Postby Moon7 » Sat Jun 29, 2013 11:22 pm

I am going to do my best to keep this as vague as possible, but I had better go ahead and start with a SENSITIVE CONTENT warning just in case. So there it is.

I just want to add some validation for others who are going through what I have been through and still struggle with. I have read a lot of book reviews and articles and such online that claim repressed memories are not real/possible. And to be fair if I hadn't experienced what I have, I would probably be pretty skeptical, myself.

However, I personally know as a fact that repressed memories are real, because I have them along with physical evidence. In fact the physical evidence is what lead to me realizing that I have repressed memories. So relax ya'll, you're not crazy.
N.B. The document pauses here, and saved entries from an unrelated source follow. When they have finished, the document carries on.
--- config.mk ---
export PLATFORM = sky130hd
export DESIGN_NAME = cache_arbiter
export DESIGN_NICKNAME = d
export VERILOG_FILES = /design/src/rtl/cache_arb_pkg.sv /design/src/rtl/arb_grant_sel.sv /design/src/rtl/cache_arbiter.sv
export SDC_FILE = /design/constraint.sdc
export NUM_CORES = 1
export LEC_CHECK = 0
export ABC_AREA = 1
export BUFFER_PORTS_ARGS = -buffer_cell sky130_fd_sc_hd__buf_2
export CAP_MARGIN = 20
export CORE_AREA = 2 2 536 538
export DETAILED_ROUTE_END_ITERATION = 7
export DIE_AREA = 0 0 538 540
export HOLD_SLACK_MARGIN = 0.08
export SLEW_MARGIN = 0
export SYNTH_ARGS = -nofsm -noshare
export SYNTH_HDL_FRONTEND = slang
export SYNTH_SLANG_ARGS = --single-unit
--- constraint.sdc ---
create_clock -name clk -period 1.6 [get_ports clk]
set_input_delay 0.32 -clock clk [delete_from_list [all_inputs] [get_ports clk]]
set_output_delay 0.32 -clock clk [all_outputs]
set_load 0.005 [all_outputs]
--- src/rtl/cache_arb_pkg.sv ---
// Shared types and default widths for the I/D-cache memory-port arbiter.
package cache_arb_pkg;

    localparam int ADDR_W_DEF = 32;
    localparam int LINE_W_DEF = 256;

    typedef enum logic [1:0] {
        S_IDLE,
        S_SERVE_I,
        S_SERVE_D,
        S_RELEASE
    } arb_state_t;

    typedef enum logic {
        GNT_I,
        GNT_D
    } grant_t;

endpackage

--- src/rtl/arb_grant_sel.sv ---
// Combinational grant decision between the I-cache and D-cache requests.
// ARB_RR_EN selects round-robin on ties; otherwise D always beats I.
module arb_grant_sel
    import cache_arb_pkg::*;
(
    input  logic   i_req_i,
    input  logic   d_req_i,
`ifdef ARB_RR_EN
    input  grant_t last_grant_i,
`endif
    output logic   any_req_o,
    output grant_t grant_o
);

    always_comb begin
        any_req_o = i_req_i | d_req_i;
        grant_o   = GNT_I;
`ifdef ARB_RR_EN
        // On a tie, hand the port to whoever did not have it last time.
        if (i_req_i && d_req_i) begin
            grant_o = (last_grant_i == GNT_I) ? GNT_D : GNT_I;
        end else if (d_req_i) begin
            grant_o = GNT_D;
        end
`else
        if (d_req_i) begin
            grant_o = GNT_D;
        end
`endif
    end

endmodule

--- src/rtl/cache_arbiter.sv ---
// Shares the single physical-memory port between the I-cache and D-cache miss paths.
// Define ARB_RR_EN for round-robin arbitration; the default build uses fixed D-over-I priority.
module cache_arbiter
    import cache_arb_pkg::*;
#(
    parameter int ADDR_W = ADDR_W_DEF,
    parameter int LINE_W = LINE_W_DEF
) (
    input  logic              clk,
    input  logic              rst,

    input  logic              i_read,
    input  logic [ADDR_W-1:0] i_addr,
    output logic [LINE_W-1:0] i_rdata,
    output logic              i_resp,

    input  logic              d_read,
    input  logic              d_write,
    input  logic [ADDR_W-1:0] d_addr,
    input  logic [LINE_W-1:0] d_wdata,
    output logic [LINE_W-1:0] d_rdata,
    output logic              d_resp,

    output logic              pmem_read,
    output logic              pmem_write,
    output logic [ADDR_W-1:0] pmem_addr,
    output logic [LINE_W-1:0] pmem_wdata,
    input  logic [LINE_W-1:0] pmem_rdata,
    input  logic              pmem_resp
);

    arb_state_t state_q, state_d;
    logic       d_req;
    logic       any_req;
    grant_t     grant;

`ifdef ARB_RR_EN
    grant_t     last_grant_q, last_grant_d;
`endif

    assign d_req = d_read | d_write;

    arb_grant_sel u_grant_sel (
        .i_req_i      (i_read),
        .d_req_i      (d_req),
`ifdef ARB_RR_EN
        .last_grant_i (last_grant_q),
`endif
        .any_req_o    (any_req),
        .grant_o      (grant)
    );

    // NOTE: non-blocking assignments keep every register update on the same edge, independent of statement order.
    always_ff @(posedge clk) begin
        if (rst) begin
            state_q <= S_IDLE;
        end else begin
            state_q <= state_d;
        end
    end

`ifdef ARB_RR_EN
    always_ff @(posedge clk) begin
        if (rst) begin
            last_grant_q <= GNT_I;
        end else begin
            last_grant_q <= last_grant_d;
        end
    end
`endif

    // Read data is a plain pass-through; the resp pulses say when it is meaningful.
    assign i_rdata = pmem_rdata;
    assign d_rdata = pmem_rdata;

    // NOTE: every output of this block gets a default first, so no path leaves a latch behind.
    always_comb begin
        state_d    = state_q;
        pmem_read  = 1'b0;
        pmem_write = 1'b0;
        pmem_addr  = '0;
        pmem_wdata = '0;
        i_resp     = 1'b0;
        d_resp     = 1'b0;
`ifdef ARB_RR_EN
        last_grant_d = last_grant_q;
`endif

        // NOTE: outputs are gated by rst so an abandoned transaction can neither strobe memory nor respond while reset is held.
        if (!rst) begin
            unique case (state_q)
                S_IDLE: begin
                    if (any_req) begin
                        state_d = (grant == GNT_D) ? S_SERVE_D : S_SERVE_I;
`ifdef ARB_RR_EN
                        last_grant_d = grant;
`endif
                    end
                end

                S_SERVE_D: begin
                    pmem_read  = d_read;
                    pmem_write = d_write;
                    pmem_addr  = d_addr;
                    pmem_wdata = d_wdata;
                    if (pmem_resp) begin
                        d_resp  = 1'b1;
                        state_d = S_RELEASE;
                    end else if (!d_req) begin
                        state_d = S_IDLE;
                    end
                end

                S_SERVE_I: begin
                    pmem_read = i_read;
                    pmem_addr = i_addr;
                    if (pmem_resp) begin
                        i_resp  = 1'b1;
                        state_d = S_RELEASE;
                    end else if (!i_read) begin
                        state_d = S_IDLE;
                    end
                end

                S_RELEASE: begin
                    state_d = S_IDLE;
                end

                default: begin
                    state_d = S_IDLE;
                end
            endcase
        end
    end

    // A served requester must hold its level until it sees its response.
    assert property (@(posedge clk) disable iff (rst)
        (state_q == S_SERVE_D && !pmem_resp) |-> d_req);
    assert property (@(posedge clk) disable iff (rst)
        (state_q == S_SERVE_I && !pmem_resp) |-> i_read);
    assert property (@(posedge clk) disable iff (rst)
        !(pmem_read && pmem_write));

endmodule

==> flow_metrics.tcl, run 1 <==
set metrics [dict create \
    status "finished, violations left" \
    violations "setup timing" \
    rsz0062_at_grt "yes" \
    netlist_instances 1233 \
    clock-sinks 2 \
    cp.required_ns 1.28 \
    initial_core_util 0.0243 \
    grt_pass1_wl_um 242000 \
    slew_violations 0 \
    dieArea_um2 291000 \
    final_common_cell "buf_2" \
    post-route-period-util 1.29 \
    core_um2 284000 \
    drt_pass1_iterations 4 \
    synth_fp_nets 1821 \
    ir_drop_uv 329 \
    area_growth_pct 94.0 \
    die_y_um 540 \
    grt_overflow 0 \
    drcViolationCount 0 \
    reg_top3 "state_q (2)" \
    worstSetupEndpointType "output port" \
    skew_ns 0.00119 \
    yosys-top-cells-area "buf_4, nand2_1, nor2_1" \
    cap_violations 0 \
    die_w_um 538 \
    crit_fanout 8 \
    critical_path_class "flip-flop to output port" \
    r2r_slack_ns -0.07 \
    maxSlewHeadroom 0.747 \
    power_mw 7.72 \
    setup_violations 294 \
    cp_top_family "buffers and inverters" \
    cp_num_buf_inv 6 \
    dp_hpwl_um 214000 \
    p_leak_nw 5.00 \
    postRouteAntennaNets 0 \
    nFillCells 33900 \
    largest_reg_flops 2 \
    synth_seq_cells 2 \
    grt_max_degree 42 \
    fin_crit_ns 2.06 \
    dp_slack_ns -0.366 \
    root_buffer "clkbuf_16" \
    critPathArrivalTime_ns 1.74 \
    cpPeakStageDelay_ns 0.33 \
    tightest_slew_ns 0.380 \
    routabilityCongestion 0.902 \
    hp-class "input port to flip-flop" \
    clkSlewWorstSetupHoldPaths_ns 0.03 \
    crit_chain "buf_6, ha_4, buf_12, buf_16, buf_4, clkbuf_16, nand2_1, nor2_1, buf_2" \
    yosysTopAreaCellShare 0.573 \
    via_per_inst 1.85 \
    setup_tns_ns -95.40 \
    finalWirelength_um 224000 \
    synth_top_area_cell "buf_4" \
    clock_path_buffers 2 \
    p_per_area_nw_per_um2 575 \
    fin_nets 1947 \
    drive_gt1_frac 0.634 \
    numCtsBuffers 3 \
    grt_use_total 0.147 \
    cts_tree "done" \
    hold_buffers 0 \
    yosys_warnings 0 \
    routedWlPerCell_um 43.5 \
    drtIter0Drc 569 \
    crit_path_top_delay_cell "dfxtp_2" \
    num_vias 9524 \
    io_buffer_count 617 \
    timing.fmax_mhz 486 \
    final_cell_mix "buf_2, nand2_1, nor2_1, buf_4, buf_12" \
    htree_levels 1 \
    ff_latch_area_um2 42.5 \
    grt_pass1_vias 8185 \
    clk_latency_ns 0.22 \
    row_count 196 \
    setup_ws_ns -0.457 \
    hold_violations 0 \
    syn-cell-area_um2 6920 \
    startpoint_type "flip-flop" \
    post_synth_num_cell_types 14 \
    antenna_found_initial 243 \
    multi_input_area_um2 3300 \
    synth-seq-area-share 0.00579 \
    top_level_ports 1386 \
    regMostFlops "state_q" \
    avgSynthCellArea_um2 5.61 \
]
-- worst paths after layout --
path              start  cells past startpoint               to
max          state_q[1]                      9  pmem_wdata[181]
min                 rst                      4       state_q[0]
max reg2reg  state_q[1]                     10       state_q[1]
min reg2reg  state_q[1]                      5       state_q[1]
-- cell type report --
class / instances / share of cell area
diodes: 39 / 0.00727
clock buffers: 3 / 0.00559
inverters: 8 / 0.00242
multi-input cells: 642 / 0.246
flip-flops and latches: 2 / 0.00317
well taps: 3762 / 0.351
repair buffers: 702 / 0.385
-- metal layers --
metal	part of all wire	global-route usage
met1	0.20	0.0858
met2	0.43	0.227
met3	0.32	0.221
met4	0.046	0.0487
met5	0.0039	0
-- where the power goes --
| part | internal, mW | total [mW] | leakage (nW) | switching, mW |
|---|---|---|---|---|
| clock network | 0.318 | 0.379 | 0.0372 | 0.0606 |
| registers | 0.0666 | 0.0792 | 0.0172 | 0.0126 |
| logic | 3.11 | 7.26 | 4.94 | 4.15 |
-- synth_stat cells --
| cell | n |
|---|---|
| buf_1 | 2 |
| a21oi_1 | 33 |
| o21ai_0 | 2 |
| nand3_1 | 4 |
| buf_6 | 17 |
| inv_2 | 1 |
| nand2_1 | 331 |
| inv_1 | 7 |
| buf_4 | 528 |
| dfxtp_1 | 2 |
| buf_2 | 34 |
| ha_1 | 6 |
| nand2_2 | 1 |
| nor2_1 | 265 |
-- worst register-to-register path, delay by kind of cell, from the launching register on --
family,cells,cell delay [ns]
buffers and inverters,4,0.61
and+or+nand+nor,5,0.49
DFF,1,0.32
adders and majority gates,1,0.16
-- what timing repair did --
| action | 4_1_cts | 5_1_grt |
|---|---|---|
| pin swaps | 26 | 30 |
| buffers inserted | 12 | 6 |
| resized for setup | 247 | 143 |
| endpoints found under the setup margin | 293 | 294 |
| cloned | 9 | 11 |
-- logic make-up (layout without fill, tap and decap cells) --
family / Yosys count / count (layout) / share of synthesized area
compound gates: 35 / 35 / 0.0253
fa+ha+maj: 6 / 6 / 0.0109
buf+inv: 589 / 713 / 0.631
flops: 2 / 2 / 0.00579
other cells: 0 / 39 / 0
simple gates: 601 / 601 / 0.327
-- through the flow --
step                std cells  instance area, um^2  hold slack [ns]    util
finish                   5158                13400            0.591  0.0472
global route             5138                13400            0.631  0.0470
CTS                      5107                12600            0.606  0.0444
detailed placement       5083                11400            0.640  0.0400
global placement         5083                11400            0.640  0.0400
floorplan                1233                 6920            0.600       -
(Power assumes the default switching activity.)
==> run 2, diff against run 1 <==
--- a/config.mk
+++ b/config.mk
@@ -5,12 +5,11 @@
 export SDC_FILE = /design/constraint.sdc
 export NUM_CORES = 1
 export LEC_CHECK = 0
-export ABC_AREA = 1
 export BUFFER_PORTS_ARGS = -buffer_cell sky130_fd_sc_hd__buf_2
 export CAP_MARGIN = 20
-export CORE_AREA = 2 2 536 538
+export CORE_AREA = 2 2 545 547
 export DETAILED_ROUTE_END_ITERATION = 7
-export DIE_AREA = 0 0 538 540
+export DIE_AREA = 0 0 547 549
 export HOLD_SLACK_MARGIN = 0.08
 export SLEW_MARGIN = 0
 export SYNTH_ARGS = -nofsm -noshare
==> flow_metrics.tcl, run 2 <==
set metrics [dict create \
    status "finished, violations left" \
    violations "setup timing" \
    grt_use_total 0.142 \
    top_level_ports 1386 \
    ir_drop_uv 174 \
    tightest_slew_ns 0.212 \
    yosysTopAreaCellShare 0.617 \
    antenna_found_initial 214 \
    finalWirelength_um 226000 \
    synthArstFlopShare 0 \
    final_cell_mix "buf_2, and2_1, and2_4, buf_6, buf_8" \
    synth_seq_cells 2 \
    r2r_end "state_q[0]" \
    netlist_instances 903 \
    row_count 200 \
    die_y_um 549 \
    dp_hpwl_um 216000 \
    skew_ns 0.000562 \
    crit_chain "inv_4, ha_4, inv_4, nor2_4, buf_12, buf_16, buf_12, buf_16, and2_1, buf_6" \
    numCtsBuffers 3 \
    grt_pass1_wl_um 243000 \
    root_buffer "clkbuf_16" \
    fin_crit_ns 2.12 \
    post-route-period-util 1.32 \
    core_um2 295000 \
    final_common_cell "buf_2" \
    setup_ws_ns -0.519 \
    drive_gt1_frac 0.821 \
    setup_violations 294 \
    critical_path_class "flip-flop to output port" \
    whs_ns 0.592 \
    synth_ff_type "dfxtp_1" \
    cts_tree "done" \
    maxSlewHeadroom 0.859 \
    hold_buffers 0 \
    routabilityCongestion 0.815 \
    worstHoldStart "rst" \
    grt_max_degree 50 \
    r2r_slack_ns -0.13 \
    r2r_cells 8 \
    synth-compound-area-share 0.0440 \
    cpPeakStageDelay_ns 0.34 \
    die_w_um 547 \
    reg_top3 "state_q (2)" \
    largest_reg_flops 2 \
    synth-adder-area-share 0.0120 \
    drtIter0Drc 277 \
    crit_fanout 8 \
    slew_violations 0 \
    startpoint_type "flip-flop" \
    via_per_inst 1.53 \
    htree_levels 1 \
    num_vias 7710 \
    placed_area_um2 11100 \
    p_leak_nw 4.93 \
    p_per_area_nw_per_um2 396 \
    final_cells 5027 \
    fin_nets 1637 \
    synth-seq-area-share 0.00642 \
    min_to "state_q[0]" \
    syn-cell-area_um2 6230 \
    post-place-cells 4945 \
    routedWlPerCell_um 45.0 \
    grt_pass1_vias 6982 \
    synth_edf_count 0 \
    yosys-top-cells-count "buf_4, and2_1, clkbuf_1" \
    synth_fp_nets 1491 \
    hp-class "input port to flip-flop" \
    hold_depth 3 \
    io_buffer_count 617 \
    hold_violations 0 \
    clkSlewWorstSetupHoldPaths_ns 0.03 \
    cp.required_ns 1.28 \
    synth_xor_area_frac 0 \
    dieArea_um2 300000 \
    crit_path_top_delay_cell "dfxtp_2" \
    regMostFlops "state_q" \
    clock-sinks 2 \
    critPathArrivalTime_ns 1.80 \
    area_growth_pct 125 \
    fin_area_um2 14000 \
    nFillCells 35000 \
    synth_top_area_cell "buf_4" \
    clk_latency_ns 0.23 \
    cap_violations 0 \
    synthMuxAreaShare 0.00482 \
    timing.fmax_mhz 472 \
    clock_path_buffers 2 \
    setup_tns_ns -123.38 \
    worstSetupEndpointType "output port" \
    r2r-start "state_q[0]" \
    initial_core_util 0.0211 \
    yosysMostFrequentCell "buf_4" \
    yosys_warnings 0 \
    rsz0062_at_grt "yes" \
    yosys-top-cells-area "buf_4, and2_1, a22oi_1" \
    synthSimpleGateAreaFrac 0.290 \
    post_synth_num_cell_types 19 \
    postRouteAntennaNets 0 \
    synth_top_family_by_area "buffers and inverters" \
    drcViolationCount 0 \
    grt_overflow 0 \
    avgSynthCellArea_um2 6.90 \
    drt_pass1_iterations 4 \
]
==> run 2: metrics by stage <==
stage	setup WS, ns	total power [mW]	util
finish	-0.519	5.55	0.0475
global route	-0.571	6.00	0.0473
detailed placement	-0.443	3.75	0.0376
global placement	-0.328	3.71	0.0376
CTS	-0.592	4.83	0.0416
floorplan	-0.0107	1.96	-
==> run 2: routing by layer <==
metal | vias to the layer above | track usage | wire [um] | part of all wire
li1 | 2601 | - | - | -
met1 | 2977 | 0.0835 | 45800 | 0.20
met2 | 1601 | 0.213 | 94700 | 0.42
met3 | 425 | 0.235 | 78900 | 0.35
met4 | 106 | 0.0272 | 6220 | 0.027
met5 | - | 0 | 701 | 0.0031
==> run 2: worst max-delay path, delay by kind of cell, from the launching register on <==
kind / cells / cell delay (ns)
buffers and inverters: 7 / 0.83
adders and majority gates: 1 / 0.15
DFF: 1 / 0.34
and+or+nand+nor: 2 / 0.20
==> run 2: final cells by class <==
type	count	area, um^2	area share
Tap cell	3939	4930	0.352
Sequential cell	2	45.0	0.00321
Multi-Input combinational cell	346	2690	0.192
Antenna cell	41	103	0.00732
Clock buffer	3	75.1	0.00535
Inverter	3	16.3	0.00116
Timing Repair Buffer	693	6160	0.440
==> run 2: kinds of logic (layout without fill, tap and decap cells) <==
kind of cell / after synthesis / in the layout
AOI/OAI and AO/OA: 37 / 37
adders and majority gates: 6 / 6
buffers and inverters: 555 / 699
DFF: 2 / 2
muxes: 2 / 2
other: 0 / 41
and+or+nand+nor: 301 / 301
==> run 2: worst max-delay path by stage <==
stage | start | end | slack, ns | depth (start not counted)
6_report | state_q[0] | pmem_wdata[65] | -0.52 | 10
2_1_floorplan | state_q[1] | pmem_addr[10] | -0.01 | 6
4_1_cts | state_q[0] | pmem_wdata[197] | -0.59 | 10
3_5_place_dp | state_q[0] | pmem_wdata[121] | -0.44 | 8
5_1_grt | state_q[0] | pmem_wdata[102] | -0.57 | 10
3_3_place_gp | state_q[0] | pmem_wdata[45] | -0.33 | 8
==> run 2: power by group <==
part	switching (mW)	internal [mW]
sequential	0.0137	0.0624
clock	0.0672	0.319
combinational	2.52	2.57
total	2.60	2.95
==> run 2: timing repair <==
| item | in CTS | in global routing |
|---|---|---|
| setup endpoints to repair | 294 | 294 |
| endpoints found under the hold margin | 0 | 0 |
| pin swaps | 19 | 99 |
| cloned | 8 | 17 |
| resized for setup | 245 | 417 |
| setup buffers | 9 | 10 |
==> run 3, diff against run 2 <==
--- a/config.mk
+++ b/config.mk
@@ -7,11 +7,12 @@
 export LEC_CHECK = 0
 export BUFFER_PORTS_ARGS = -buffer_cell sky130_fd_sc_hd__buf_2
 export CAP_MARGIN = 20
-export CORE_AREA = 2 2 545 547
+export CORE_AREA = 2 2 542 544
 export DETAILED_ROUTE_END_ITERATION = 7
-export DIE_AREA = 0 0 547 549
+export DIE_AREA = 0 0 544 546
 export HOLD_SLACK_MARGIN = 0.08
 export SLEW_MARGIN = 0
 export SYNTH_ARGS = -nofsm -noshare
 export SYNTH_HDL_FRONTEND = slang
+export SYNTH_HIERARCHICAL = 1
 export SYNTH_SLANG_ARGS = --single-unit
==> constraint.sdc (replaced) <==
create_clock -name clk -period 2.6 [get_ports clk]
set_input_delay 0.52 -clock clk [delete_from_list [all_inputs] [get_ports clk]]
set_output_delay 0.52 -clock clk [all_outputs]
set_load 0.005 [all_outputs]
==> flow_metrics.tcl, run 3 <==
set metrics [dict create \
    rsz0062_at_grt "no" \
    drt_pass1_iterations 5 \
    cap_violations 0 \
    drive_gt1_frac 0.659 \
    die_y_um 546 \
    drcViolationCount 0 \
    root_buffer "clkbuf_16" \
    r2r_slack_ns 0.81 \
    crit_fanout 19 \
    final_cells 4949 \
    final_common_cell "buf_2" \
    grt_use_total 0.135 \
    multi_input_area_um2 2220 \
    worstHoldStart "rst" \
    synth_xor_area_frac 0 \
    synth_top_family_by_area "buffers and inverters" \
    drtIter0Drc 448 \
    dieArea_um2 297000 \
    io_buffer_count 617 \
    dp_hpwl_um 204000 \
    worstSetupEndpointType "output port" \
    via_per_inst 1.51 \
    maxSlewHeadroom 0.618 \
    clock-sinks 2 \
    setup_tns_ns 0 \
    timing.fmax_mhz 402 \
    synth-seq-area-share 0.00637 \
    slew_violations 0 \
    hold_depth 3 \
    routedWlPerCell_um 42.3 \
    clock_path_buffers 2 \
    yosysTopAreaCellShare 0.613 \
    area_growth_pct 71.1 \
    dp_slack_ns -0.348 \
    hp-class "input port to flip-flop" \
    critical_path_class "flip-flop to output port" \
    p_leak_nw 4.01 \
    core_um2 292000 \
    synth_seq_cells 2 \
    die_w_um 544 \
    largest_reg_flops 2 \
    synthArstFlopShare 0 \
    synth-adder-area-share 0.0119 \
    ir_drop_uv 213 \
    p_seq_frac 0.019 \
    grt_max_degree 39 \
    numCtsBuffers 3 \
    status "completed" \
    grt_overflow 0 \
    htree_levels 1 \
    regMostFlops "state_q" \
    post-route-period-util 0.958 \
    initial_core_util 0.0215 \
    power.switching_mw 1.25 \
    setup_ws_ns 0.110 \
    setup_violations 0 \
    p_comb_frac 0.874 \
    postRouteAntennaNets 0 \
    critPathArrivalTime_ns 1.97 \
    swShare 0.573 \
    syn-cell-area_um2 6290 \
    min_to "state_q[0]" \
    r2r_end "state_q[1]" \
    post-place-cells 4908 \
    fin_crit_ns 2.49 \
    synth_edf_count 0 \
    finalWirelength_um 209000 \
    antenna_found_initial 209 \
    yosysMostFrequentCell "buf_4" \
    hold_buffers 0 \
    power_mw 2.17 \
    post_synth_num_cell_types 21 \
    clkSlewWorstSetupHoldPaths_ns 0.03 \
    tightest_slew_ns 0.574 \
    yosys-top-cells-count "buf_4, and2_1, nor2_1" \
    r2r-start "state_q[1]" \
    netlist_instances 906 \
    synth_ff_type "dfxtp_1" \
    clk_latency_ns 0.22 \
    p_int_uw 928 \
    reg_top3 "state_q (2)" \
    clockPowerShare 0.107 \
    synth_top_area_cell "buf_4" \
    row_count 199 \
    final_cell_mix "buf_2, and2_1, nor2_1, a22oi_1, buf_12" \
    cp.required_ns 2.08 \
    synthMuxAreaShare 0.00358 \
    grt_pass1_wl_um 225000 \
    nFillCells 34900 \
    top_level_ports 1386 \
    num_vias 7467 \
    yosys_warnings 6 \
    startpoint_type "flip-flop" \
    yosys-top-cells-area "buf_4, and2_1, a22oi_1" \
    fin_nets 1584 \
    cts_tree "done" \
    avgSynthCellArea_um2 6.94 \
    p_per_area_nw_per_um2 202 \
    synth-compound-area-share 0.0434 \
    grt_pass1_vias 6328 \
    synthSimpleGateAreaFrac 0.290 \
    synth_fp_nets 1494 \
    r2r_cells 6 \
    hold_violations 0 \
    skew_ns 0.00305 \
    ff_latch_area_um2 40.0 \
    routabilityCongestion 0.943 \
]
run 3: changes by cell type after synthesis, moves of 2 or more:
| cell | delta |
|---|---|
| buf_4 | +2 |
| nor3b_1 | +2 |
| buf_2 | +28 |
| clkbuf_1 | -28 |
| mux2_1 | +2 |
| nor2_1 | -2 |
| mux2_4 | -2 |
I am a woman, and after graduating high school I started my first romantic relationship. To my knowledge at that time I was a virgin. Months into the relationship we tried to have sex but it was impossible. It also occurred to me at that time that I had never used tampons, either, due to the same problem.

I assumed there was something physically abnormal about myself 'down there' and scheduled an exam. In the waiting room I was mostly panicking because I thought oh gosh what if it is a tumor or something. I had always struggled with anxiety and panic attacks for as far back as I could remember, too.

Well the doctor diagnosed me with vaginimus and also said I some internal scar tissue. I argued with her and explained that what she was saying was not possible because I was a virgin. I went to another doctor to get a second opinion, but it was the same thing.

I nearly had a mental breakdown to be honest because I could not explain anything, and I was terrified that I had no memories of something so significant. So I wound up in therapy, where I was told that apparently it was actually not normal for me to have almost no memories of my childhood.

I thought most people could not remember hardly anything from the first 12 years of their life, and I had always been skeptical of people telling stories from when they were 7 or 10, thinking to myself yeah right, nobody can remember back that far.

Well I guess I was wrong. Apparently it was just me in the social circle who couldn't remember.

And I still don't remember and am not sure if I ever will. But I thought I was a virgin and had internal scars. So obviously I am missing memories, since the scar tissue didn't just magically appear, I'm guessing.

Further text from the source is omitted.